The next bit of update is rather earth-changing to me, though i realize to anyone who has been following what i say here it will seem rather in line with everything else.  i have begun seriously questioning my gender in all aspects of my life.  i have always tended to play it rather close to the vest as to what my biological gender is online but now i see that that is because it isn't really me.  So, here goes, physically i am female... well i'm not female, i'm me.... but my body bits are what is generally described as female, i have breasts (unfortunately) and my genitalia is on the inside instead of outside.  i am fascinated by androgyny (as per usual), and gay men (also as per usual) but i am feeling more that that is due to me identifying instead of just attraction.  i have started looking into binding my chest, which turns out to be incredibly hard to do in a healthy way as a broke college student, i am wearing more and more ties and button down shirts, i am in the process of getting rid of all of the "feminine" clothing that i owned.  It is a process of transformation... and i really don't know where the end point is which really freaks me out....

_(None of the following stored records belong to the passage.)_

--- src/rtl/seq_det_pkg.sv ---
// Shared types and defaults for the 1101 serial pattern detector.
// Build option: define SEQ_OVERLAP_EN to let the trailing 1 of a match start the next pattern.
package seq_det_pkg;

    localparam int unsigned STATE_W     = 3;
    localparam int unsigned RUN_W       = 4;
    localparam int unsigned CNT_W_DEF   = 8;
    localparam int unsigned RUN_MAX_DEF = 4;

    typedef enum logic [STATE_W-1:0] {
        S_IDLE = 3'd0,
        S_1    = 3'd1,
        S_11   = 3'd2,
        S_110  = 3'd3
    } state_t;

endpackage

--- src/rtl/sat_counter.sv ---
// Up-counter with synchronous clear that sticks at MAX instead of wrapping.
module sat_counter #(
    parameter int unsigned W   = 8,
    parameter int unsigned MAX = (1 << W) - 1
) (
    input  logic         clk,
    input  logic         rst,
    input  logic         clr_i,
    input  logic         inc_i,
    output logic [W-1:0] cnt_o
);

    localparam logic [W-1:0] MAX_V = W'(MAX);

    logic [W-1:0] cnt_q;
    logic [W-1:0] cnt_d;

    // NOTE: cnt_d gets its hold value first so every path assigns it and no latch is inferred.
    always_comb begin
        cnt_d = cnt_q;
        if (clr_i) begin
            cnt_d = '0;
        end else if (inc_i && (cnt_q < MAX_V)) begin
            cnt_d = cnt_q + W'(1);
        end
    end

    always_ff @(posedge clk or negedge rst) begin
        if (!rst) begin
            cnt_q <= '0;
        end else begin
            cnt_q <= cnt_d;
        end
    end

    assign cnt_o = cnt_q;

endmodule

--- src/rtl/mealy_out_seq_detector.sv ---
// Detects 1101 (MSB first) on a valid-qualified bit stream, counts matches and flags long runs of 1s.
// Build option: SEQ_OVERLAP_EN selects overlapping detection (next state S_1 after a match).
module mealy_out_seq_detector
    import seq_det_pkg::*;
#(
    parameter int unsigned CNT_W   = CNT_W_DEF,
    parameter int unsigned RUN_MAX = RUN_MAX_DEF
) (
    input  logic               clk,
    input  logic               rst,
    input  logic               data_in,
    input  logic               valid_in,
    input  logic               clr,
    output logic               match,
    output logic [CNT_W-1:0]   match_cnt,
    output logic               run_alarm,
    output logic [STATE_W-1:0] state_dbg
);

`ifdef SEQ_OVERLAP_EN
    localparam state_t AFTER_MATCH = S_1;
`else
    localparam state_t AFTER_MATCH = S_IDLE;
`endif

    localparam logic [RUN_W-1:0] RUN_MAX_V = RUN_W'(RUN_MAX);

    state_t           state_q;
    logic             match_q;
    logic             run_alarm_q;
    logic             run_alarm_d;
    logic [RUN_W-1:0] run_len;
    logic             bit_one;
    logic             bit_zero;
    logic             match_hit;

    assign bit_one   = valid_in & data_in;
    assign bit_zero  = valid_in & ~data_in;
    assign match_hit = bit_one & (state_q == S_110);

    sat_counter #(
        .W   (CNT_W),
        .MAX ((1 << CNT_W) - 1)
    ) u_match_cnt (
        .clk   (clk),
        .rst   (rst),
        .clr_i (clr),
        .inc_i (match_hit),
        .cnt_o (match_cnt)
    );

    sat_counter #(
        .W   (RUN_W),
        .MAX (RUN_MAX)
    ) u_run_len (
        .clk   (clk),
        .rst   (rst),
        .clr_i (clr | bit_zero),
        .inc_i (bit_one),
        .cnt_o (run_len)
    );

    // Alarm tracks the run length the counter is about to take, so both move on the same edge.
    always_comb begin
        run_alarm_d = 1'b0;
        if (clr || bit_zero) begin
            run_alarm_d = 1'b0;
        end else if (bit_one) begin
            run_alarm_d = (run_len >= (RUN_MAX_V - RUN_W'(1)));
        end else begin
            run_alarm_d = (run_len == RUN_MAX_V);
        end
    end

    always_ff @(posedge clk or negedge rst) begin
        if (!rst) begin
            state_q     <= S_IDLE;
            match_q     <= 1'b0;
            run_alarm_q <= 1'b0;
        end else if (clr) begin
            state_q     <= S_IDLE;
            match_q     <= 1'b0;
            run_alarm_q <= 1'b0;
        end else begin
            match_q     <= match_hit;
            run_alarm_q <= run_alarm_d;
            case (state_q)
                S_IDLE: if (valid_in) state_q <= data_in ? S_1  : S_IDLE;
                S_1:    if (valid_in) state_q <= data_in ? S_11 : S_IDLE;
                S_11:   if (valid_in) state_q <= data_in ? S_11 : S_110;
                S_110:  if (valid_in) state_q <= data_in ? AFTER_MATCH : S_IDLE;
                default: state_q <= S_IDLE;
            endcase
        end
    end

    assign match     = match_q;
    assign run_alarm = run_alarm_q;
    assign state_dbg = state_q;

endmodule
--- config.mk ---
export PLATFORM = sky130hd
export DESIGN_NAME = mealy_out_seq_detector
export DESIGN_NICKNAME = d
export VERILOG_FILES = /design/src/rtl/seq_det_pkg.sv /design/src/rtl/sat_counter.sv /design/src/rtl/mealy_out_seq_detector.sv
export SDC_FILE = /design/constraint.sdc
export NUM_CORES = 1
export LEC_CHECK = 0
export CAP_MARGIN = 0
export CORE_ASPECT_RATIO = 1.4
export CORE_MARGIN = 1.5
export CORE_UTILIZATION = 40
export CTS_CLUSTER_SIZE = 30
export DETAILED_ROUTE_END_ITERATION = 16
export DONT_BUFFER_PORTS = 1
export GPL_ROUTABILITY_DRIVEN = 0
export PLACE_DENSITY = 0.55
export SKIP_LAST_GASP = 1
export SYNTH_ARGS = -nofsm -noshare
export SYNTH_HDL_FRONTEND = slang
export SYNTH_SLANG_ARGS = --single-unit
--- constraint.sdc ---
create_clock -name clk -period 1.4 [get_ports clk]
set_clock_uncertainty 0.05 [all_clocks]
set_input_delay 0.14 -clock clk [delete_from_list [all_inputs] [get_ports clk]]
set_output_delay 0.14 -clock clk [all_outputs]
set_load 0.01 [all_outputs]
==> results.py <==
metrics = {
    "run_status": {
        "outcome": "complete, but fails checks",
        "violations": "negative hold slack",
    },
    "synth": {
        "ys_warn_count": 0,
        "synth_area_um2": 863,
        "syn_area_per_cell_um2": 9.59,
        "synth_ff_type": "dfrtp_1",
        "syn-instance-count": 90,
        "ys_ff_latch": 16,
        "synth-async-reset-ratio_pct": 100,
        "synth.distinct_cells": 33,
        "yosysSeqAreaShare_pct": 46.4,
        "synth_edf_count": 0,
        "syn_nets": 98,
    },
    "timing": {
        "period_needed_ns": 1.39,
        "fmax_mhz": 717,
        "setup_violations": 0,
        "maxSlewViolCount": 0,
        "relSlewSlack_pct": 52.5,
        "tns_ns": 0,
        "tightest_slew_ns": 0.710,
        "final.period_utilization_pct": 99.6,
        "rsz0062_at_grt": "yes",
        "finalHoldViolCount": 13,
        "whs_ns": -0.151,
    },
    "cts": {
        "cts_buffers": 3,
        "tritoncts": "done",
        "cts_buffer_depth": 2,
        "path_clk_slew_ns": 0.09,
        "root_buffer": "clkbuf_4",
        "htreeDepth": 1,
        "cts_sinks": 16,
        "cts_hold_buf": 4,
        "clkLatencyLatePin_ns": 0.29,
    },
    "power_and_ir_drop": {
        "power_switching_w": 0.000177,
        "power_frac_clock_pct": 36.6,
        "powerDensity_nw_per_um2": 725,
        "pwr-share-comb_pct": 6.6,
        "p_leak_nw": 0.527,
        "vdd.ir_drop.worst_v": 0.000591,
        "seqPwrFrac_pct": 56.9,
        "power.internal_w": 0.000650,
        "swShare_pct": 21.4,
    },
    "setup_path": {
        "reg2reg_from": "u_match_cnt.cnt_o[3]$_DFFE_PN0P_",
        "end_kind": "flop",
        "worst-r2r-cell-count": 4,
        "critical_path_class": "flop to flop",
        "worstPathMaxFanout": 5,
        "cp-startpoint": "u_match_cnt.cnt_o[3]$_DFFE_PN0P_",
        "cp-start-kind": "flop",
        "arrival_ns": 1.56,
        "r2r_setup_slack_ns": 0.006,
        "reg2reg_to": "u_match_cnt.cnt_o[6]$_DFFE_PN0P_",
        "required_ns": 1.57,
        "endpoint": "u_match_cnt.cnt_o[6]$_DFFE_PN0P_",
    },
    "route": {
        "drt_wl_total_um": 1960,
        "drt_iter0_drc": 10,
        "ant_nets": 0,
        "drc": 0,
        "dr.pass1.iters": 4,
        "wl_per_cell_um": 14.7,
        "num_vias": 761,
        "detail_route.vias_per_cell": 5.72,
    },
    "hold_path": {
        "worst_hold_path.num_cells": 1,
        "min_path_type": "input port to flop",
    },
    "global_routing": {
        "grt_start_max_net_pins": 17,
        "grt_pass1_vias": 716,
        "gr-total-overflow": 0,
        "grt_usage_pct": 17.3,
        "antenna_found_initial": 0,
        "grt_pass1_wl_um": 3170,
    },
    "floorplan": {
        "io_pins": 18,
        "start_util_pct": 43.2,
        "fp.dieH_um": 58.0,
        "rows": 19,
        "die-area_um2": 2450,
        "core-area_um2": 2000,
        "die_w_um": 42.3,
    },
    "job": {
        "cap_violations": 0,
    },
    "layout": {
        "nFillCells": 185,
        "final_nets": 121,
        "utilization_pct": 57.1,
        "drive_above_1_share_pct": 33.0,
        "n_antenna_cell": 0,
        "area_delta_synth_final_pct": 32.2,
    },
    "place": {
        "dp_hpwl_um": 1260,
        "io_buffers": 0,
    },
}
==> synthesized netlist by cell type, drive strengths merged, types with 2 or more instances <==
master,number,area (um^2)
dfrtp,16,400
nor2,13,48.8
nand2,7,26.3
a21oi,5,25.0
inv,5,18.8
xor2,5,43.8
o21ai,4,20.0
ha,3,37.5
nand4,3,25.0
o211ai,3,22.5
and2,2,12.5
and4,2,21.3
buf,2,15.0
clkbuf,2,7.51
o31ai,2,15.0
xnor2,2,17.5
==> area by class of cell <==
cell class	count	area, um^2	share of cell area, %
Clock buffer	4	36.3	3.18
Inverter	5	18.8	1.64
Multi-Input combinational cell	65	484	42.4
Sequential cell	16	400	35.1
Tap cell	21	26.3	2.30
Timing Repair Buffer	22	175	15.4
==> state kept, by name, summed over array words and instances, names as in the netlist <==
name,count
match,1
state_dbg,2
u_match_cnt.cnt_o,8
run_alarm,1
u_run_len.cnt_o,4
==> power by group through the flow <==
stage	Sequential, W	Clock, W	Combinational, W
2_1_floorplan	0.000482	0	0.0000364
3_3_place_gp	0.000480	0	0.0000329
3_5_place_dp	0.000480	0	0.0000339
4_1_cts	0.000471	0.000316	0.0000515
5_1_grt	0.000471	0.000322	0.0000629
6_report	0.000470	0.000302	0.0000543
==> critical path, stage by stage (launching register included) <==
cell and delay, ns:
dfrtp_1 0.43, and2_4 0.18, nand2_2 0.06, or4_4 0.48, a21oi_2 0.13
===== src/rtl/debounce_bank.sv =====
// debounce_bank: multi-channel switch/button debouncer.
// Each channel synchronises its raw input, qualifies it over STABLE
// consecutive ticks and then publishes a clean level plus one-cycle
// rise/fall pulses. Channels share nothing but the tick enable.
module debounce_bank #(
  parameter int                  CHANNELS    = 8,
  parameter int                  STABLE      = 127,
  parameter int                  CNT_W       = 7,
  parameter int                  SYNC_STAGES = 2,
  parameter logic [CHANNELS-1:0] INIT        = {CHANNELS{1'b0}}
) (
  input  logic                clk,
  input  logic                rst_n,
  input  logic                tick,
  input  logic [CHANNELS-1:0] dirty,
  output logic [CHANNELS-1:0] clean,
  output logic [CHANNELS-1:0] rise,
  output logic [CHANNELS-1:0] fall,
  output logic                any_edge
);

  // Terminal count as a counter-width constant so comparisons stay width-matched.
  localparam logic [CNT_W-1:0] STABLE_C = CNT_W'(STABLE);
  localparam logic [CNT_W-1:0] CNT_ONE  = CNT_W'(1);

  for (genvar i = 0; i < CHANNELS; i++) begin : g_chan
    logic [SYNC_STAGES-1:0] sync_r;
    logic                   s;
    logic                   last_r;
    logic [CNT_W-1:0]       cnt_r;
    logic                   clean_r;
    logic                   rise_r;
    logic                   fall_r;

    assign s = sync_r[SYNC_STAGES-1];

    // Synchroniser chain: runs every clock, never gated by tick.
    always_ff @(posedge clk) begin
      if (!rst_n) begin
        sync_r <= {SYNC_STAGES{INIT[i]}};
      end else begin
        sync_r <= {sync_r[SYNC_STAGES-2:0], dirty[i]};
      end
    end

    // Qualification: any change restarts the count, a full count publishes the level.
    always_ff @(posedge clk) begin
      if (!rst_n) begin
        last_r  <= INIT[i];
        cnt_r   <= '0;
        clean_r <= INIT[i];
        rise_r  <= 1'b0;
        fall_r  <= 1'b0;
      end else begin
        rise_r <= 1'b0;
        fall_r <= 1'b0;
        if (s != last_r) begin
          last_r <= s;
          cnt_r  <= '0;
        end else if (tick && (cnt_r == STABLE_C)) begin
          clean_r <= last_r;
          if (last_r != clean_r) begin
            rise_r <= last_r;
            fall_r <= ~last_r;
          end
        end else if (tick && (cnt_r < STABLE_C)) begin
          cnt_r <= cnt_r + CNT_ONE;
        end
      end
    end

    assign clean[i] = clean_r;
    assign rise[i]  = rise_r;
    assign fall[i]  = fall_r;
  end

  assign any_edge = |(rise | fall);

endmodule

but on a more practical note, i have become hypersensitive to gendered speech (pronouns, daughter/son, etc) and i have found that there are some things that i really don't like being called.... and all of this may change, this is just at the current moment in time.  All of this information is also personal to me, and only applies to what i like to be called, it doesn't apply to other people.
Hate: woman, girl, my full birth name
dislike (but is ok with): daughter, she, her, man (oddly enough), The most common version of my birth name (i prefer to keep my legal name off the internet, thanks)
Meh: ze, hir, pur, boi (these are all still a bit foreign to me)
likes: son, he, his, Oliver, Matt
Loves: boy, Raven, Nicknames that are personal between me and the person calling me that

So i hope that makes sense.... feel free to ask questions, and i really hope to get some of my paintings up, i am loving them.